The Scottish weekly papers, according to their own accounts, were deluged with poetry, much of it from working-class, self-taught authors. When McGonagall later became well-known, no editor would have remembered whether poems by a ‘W McG’ had crossed his desk. We can only speculate about whether further reading of the best-known Scottish papers would turn up a ‘W McG’ trying his luck elsewhere – in the years before, perhaps, he developed a style irresistible to editors looking to entertain their readers with both the worst and the best from their postbag.

Comments (2) »

  1. Chris Hunt
    In the year 2013, on the 23rd day of August at 6:06 pm

    I think we can safely dismiss W J McG. In all the documents (official and otherwise) by and about William McGonagall no mention is ever made of a middle name or initial (no, not even “Topaz”). So whoever W J was, he wasn’t our man.

    As to W McG, a quick search of the 1871 census on Scotland’s People yields just 2110 people with those initials. How many of them are likely to have been thwarted poets?

    According to McGonagall’s entry in the Oxford Dictionary of National Biography (subscription needed), “an estimated 200,000 people were regularly writing poetry in Victorian Scotland”. This from a population rising from 2 to 4.5 million over the course of the century.

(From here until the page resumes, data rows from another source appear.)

// my_chip
module my_chip (
    input logic [11:0] io_in,  
    output logic [11:0] io_out,  
    input logic clock,
    input logic reset  
);
Size: about 150 flip-flops, about 26 I/O pins, ~10000 µm² of cells after synthesis.
export LEC_CHECK = 0
export ABC_AREA = 1
export CAP_MARGIN = 20
export CELL_PAD_IN_SITES_DETAIL_PLACEMENT = 0
export CORE_MARGIN = 2
export CORE_UTILIZATION = 72
export CTS_CLUSTER_SIZE = 50
export MAX_ROUTING_LAYER = met4
export PLACE_DENSITY_LB_ADDON = 0.21
export SLEW_MARGIN = 20
export TNS_END_PERCENT = 45
create_clock -name core_clock -period 2.5 [get_ports {clock}]
run.sh (not shown) runs the stock make flow with config.mk's settings and CLKGATE_MAP_FILE=.
The first run finished but fails on setup timing.
==> next run, changes <==
--- a/flow/config.mk
+++ b/flow/config.mk
@@ -8 +7,0 @@
-export ABC_AREA = 1
@@ -10 +8,0 @@
-export CELL_PAD_IN_SITES_DETAIL_PLACEMENT = 0
@@ -13,3 +10,0 @@
-export CTS_CLUSTER_SIZE = 50
-export MAX_ROUTING_LAYER = met4
-export PLACE_DENSITY_LB_ADDON = 0.21
@@ -17 +11,0 @@
-export TNS_END_PERCENT = 45
==> flow/constraint.sdc (replaced) <==
create_clock -name core_clock -period 2.59 [get_ports {clock}]
set_input_delay 0.5180 -clock core_clock [delete_from_list [all_inputs] [get_ports {clock}]]
set_output_delay 0.5180 -clock core_clock [all_outputs]
set_load 0.01 [all_outputs]
The new run produced a layout that fails on setup timing.
Fmax falls slightly.
Clock power falls by a little under a tenth.
Total power falls by a few percent.
Routed wire length falls by roughly a tenth.
Clock skew hardly moves.
Hold slack is worse by 0.0068 ns.
Worst setup slack is better by 0.029 ns.
==> next run, changes <==
--- a/flow/config.mk
+++ b/flow/config.mk
@@ -7,0 +8 @@
+export ABC_AREA = 1
@@ -10,0 +12 @@
+export PLACE_DENSITY = 0.37
Effect:
- The new run completed, yet does not pass: setup timing
- worst setup slack improved by 0.074 ns
- clock power went up by 14%
- worst hold slack improved by 0.012 ns
- clock-buffer cell count went down by 1
- final area went up by 4.9%
- final cell count went up by 23%
- combinational power went down by about 7%
- routed wire length went up by 25%
- non-clock buffer count went down by 33
- power went up by 6.3%
==> next run, changes <==
--- a/flow/config.mk
+++ b/flow/config.mk
@@ -11,2 +11,2 @@
-export CORE_UTILIZATION = 72
-export PLACE_DENSITY = 0.37
+export CORE_UTILIZATION = 67
+export CTS_CLUSTER_SIZE = 96
==> flow/constraint.sdc (replaced) <==
create_clock -name core_clock -period 15.3 [get_ports {clock}]
set_input_delay 3.0600 -clock core_clock [delete_from_list [all_inputs] [get_ports {clock}]]
set_output_delay 3.0600 -clock core_clock [all_outputs]
set_load 0.01 [all_outputs]
After rerunning:
- The new run went through all stages and came out clean
- synthesized area does not change
- setup slack gains 12 ns
- routed wire length decreases by 18%
- die size increases by 7.2%
- register-to-register slack gains 12 ns
- global-route usage decreases by 9.8 points
- non-clock buffer count decreases by 57
- total power decreases by 83%
- core utilization decreases by 10 points

========
my_chip again, from the RTL that the note above started with.
make LEC_CHECK=0 ABC_AREA=0 CAP_MARGIN=20 CELL_PAD_IN_SITES_DETAIL_PLACEMENT=0 CORE_ASPECT_RATIO=0.91 CORE_MARGIN=2 CORE_UTILIZATION=56 MAX_ROUTING_LAYER=met4 PLACE_DENSITY=0.5 SETUP_SLACK_MARGIN=1.28 SLEW_MARGIN=20 TNS_END_PERCENT=45 finish   # period 4.61 ns
The first run finished with timing, DRC and antenna clean.
Then changed:
- ABC_AREA: 0 -> unset
- CELL_PAD_IN_SITES_DETAIL_PLACEMENT: 0 -> unset
- CORE_ASPECT_RATIO: 0.91 -> unset
- CORE_UTILIZATION: 56 -> 40
- MAX_ROUTING_LAYER: met4 -> unset
- PLACE_DENSITY: 0.5 -> unset
- SETUP_SLACK_MARGIN: 1.28 -> unset
- TNS_END_PERCENT: 45 -> unset
- clock period: 4.61 -> 7.26 ns (I/O delays scaled with it)
The new run finished with timing, DRC and antenna clean. Area after synthesis stays the same. Final area goes down slightly. Cell count grows by a little under a tenth. Total power goes down by well over a third.
Then changed:
- CORE_UTILIZATION: 40 -> 18
- clock period: 7.26 -> 15.3 ns (I/O delays scaled with it)
After rerunning:
- The new run passed the timing, design-rule and antenna checks
- final cell count rises by 27%
- clock power shrinks by 54%
- first-iteration DRC count came out higher by 0.43%
- total power falls by 53%
- register-to-register slack is better by 8000 ps
- die size goes up by 120%
- worst setup slack gets better by 8000 ps
- cell area went up by about 4.3%
- count of clock-buffer cells in the layout grows by 1

========
Starting RTL as in the previous note.
// my_chip
module my_chip (
    input logic [11:0] io_in,  
    output logic [11:0] io_out,  
    input logic clock,
    input logic reset  
);
clock: 2.45 ns
lec_check: 0
abc_area: 1
cap_margin: 40
core_aspect_ratio: 0.5
core_margin: 2
core_utilization: 72
cts_cluster_diameter: 397
cts_cluster_size: 97
place_density_lb_addon: 0.3
setup_slack_margin: 0.15
slew_margin: 0
The starting point completed and failed the layout checks on setup timing.
Next try:
Settings changed: ABC_AREA 1 to not set, CAP_MARGIN 40 to 20, CORE_ASPECT_RATIO 0.5 to not set, CTS_CLUSTER_DIAMETER 397 to not set, CTS_CLUSTER_SIZE 97 to not set, PLACE_DENSITY_LB_ADDON 0.3 to not set, SETUP_SLACK_MARGIN 0.15 to not set, SLEW_MARGIN 0 to 20.
Clock period 2.45 ns to 4.25 ns, I/O delays scaled along.
With this change the flow ran to the end with no violations; power fell by 45%; count of clock-buffer cells in the layout rose by 3; clock skew is about the same.
Next try:
Settings changed: CORE_UTILIZATION 72 to 40.
Clock period 4.25 ns to 10.0 ns, I/O delays scaled along.
Final cell count climbs by roughly a tenth.
Power drops by well over a third.
Non-clock buffer count drops by 9.
Worst setup slack is better by 5400 ps.
Routed wire length drops by a few percent.
Global-route usage drops by 15 points.
Core utilization drops by 34 points.
Design area climbs slightly.
Area after synthesis stays the same.
Via count drops by a few percent.
Next try:
Settings changed: ABC_AREA set to 1, CORE_UTILIZATION 40 to 19, CTS_CLUSTER_DIAMETER set to 354, CTS_CLUSTER_SIZE set to 99, GPL_TIMING_DRIVEN set to 0, SLEW_MARGIN 20 to 35, TNS_END_PERCENT set to 35.
Outcome: The new run went through all stages and came out clean; die size came out higher by 120%; power fell by 3.1%; sequential cell count does not change; fmax came out higher by 1.8%; core utilization is lower by 23 points; count of clock-buffer cells in the layout rises by 1; sequential power stays flat; non-clock buffer count goes up by 23; setup slack improves by 76 ps; via count went up by 23%.
Power is estimated from default activity; no workload was simulated.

    If we assume that the 200,000 is a total for the whole century, maybe a tenth of that number were writing at any one time. Applying that number as a proportion to the 3 million Scots of the 1860’s, we should expect around 14 W McG’s to be regular poets (of whatever level of quality or success). So it’s not unreasonable to see two people so-named being referred to in the People’s Journal and for neither of them to have been our man.

    We’ll never know for certain, though, unless somebody unearths a miraculously preserved 150-year-old waste paper bin from the Journal offices. Until then, we’ll perhaps have to fall back on that distinctive feature of the Scottish legal system and say “Not Proven”.

  2. Dan E
    In the year 2015, on the 3rd day of December at 9:08 pm

    I rather like the idea that the poet rejected might possibly have been William, he may have added an extra initial on a whim after all didn’t he sign his supposedly first poem to the Rev Gilfillan with just his initials W McG. His daughter Margret his first born would have been the apple of his eye and most probably a daddy’s girl even in those hard times, he would have been very proud of her as most good men would.
    He says that he was interested in Shakespeare from an early age and interested in the theatre, it seems that he might have been frustrated amateur Thespian just chopping at the bits. The bit that I find odd is how he never quite got the hang of the tone or rhythm of poetry, his individual talent has in the long run made him more(famous) and remembered than others more worthy.
    Oddly enough I have learned things from his (poetry) that I never knew before, the disaster in Sunderland with all those children crushed or suffocated at Christmas time. That was something that really brought a lump to my throte.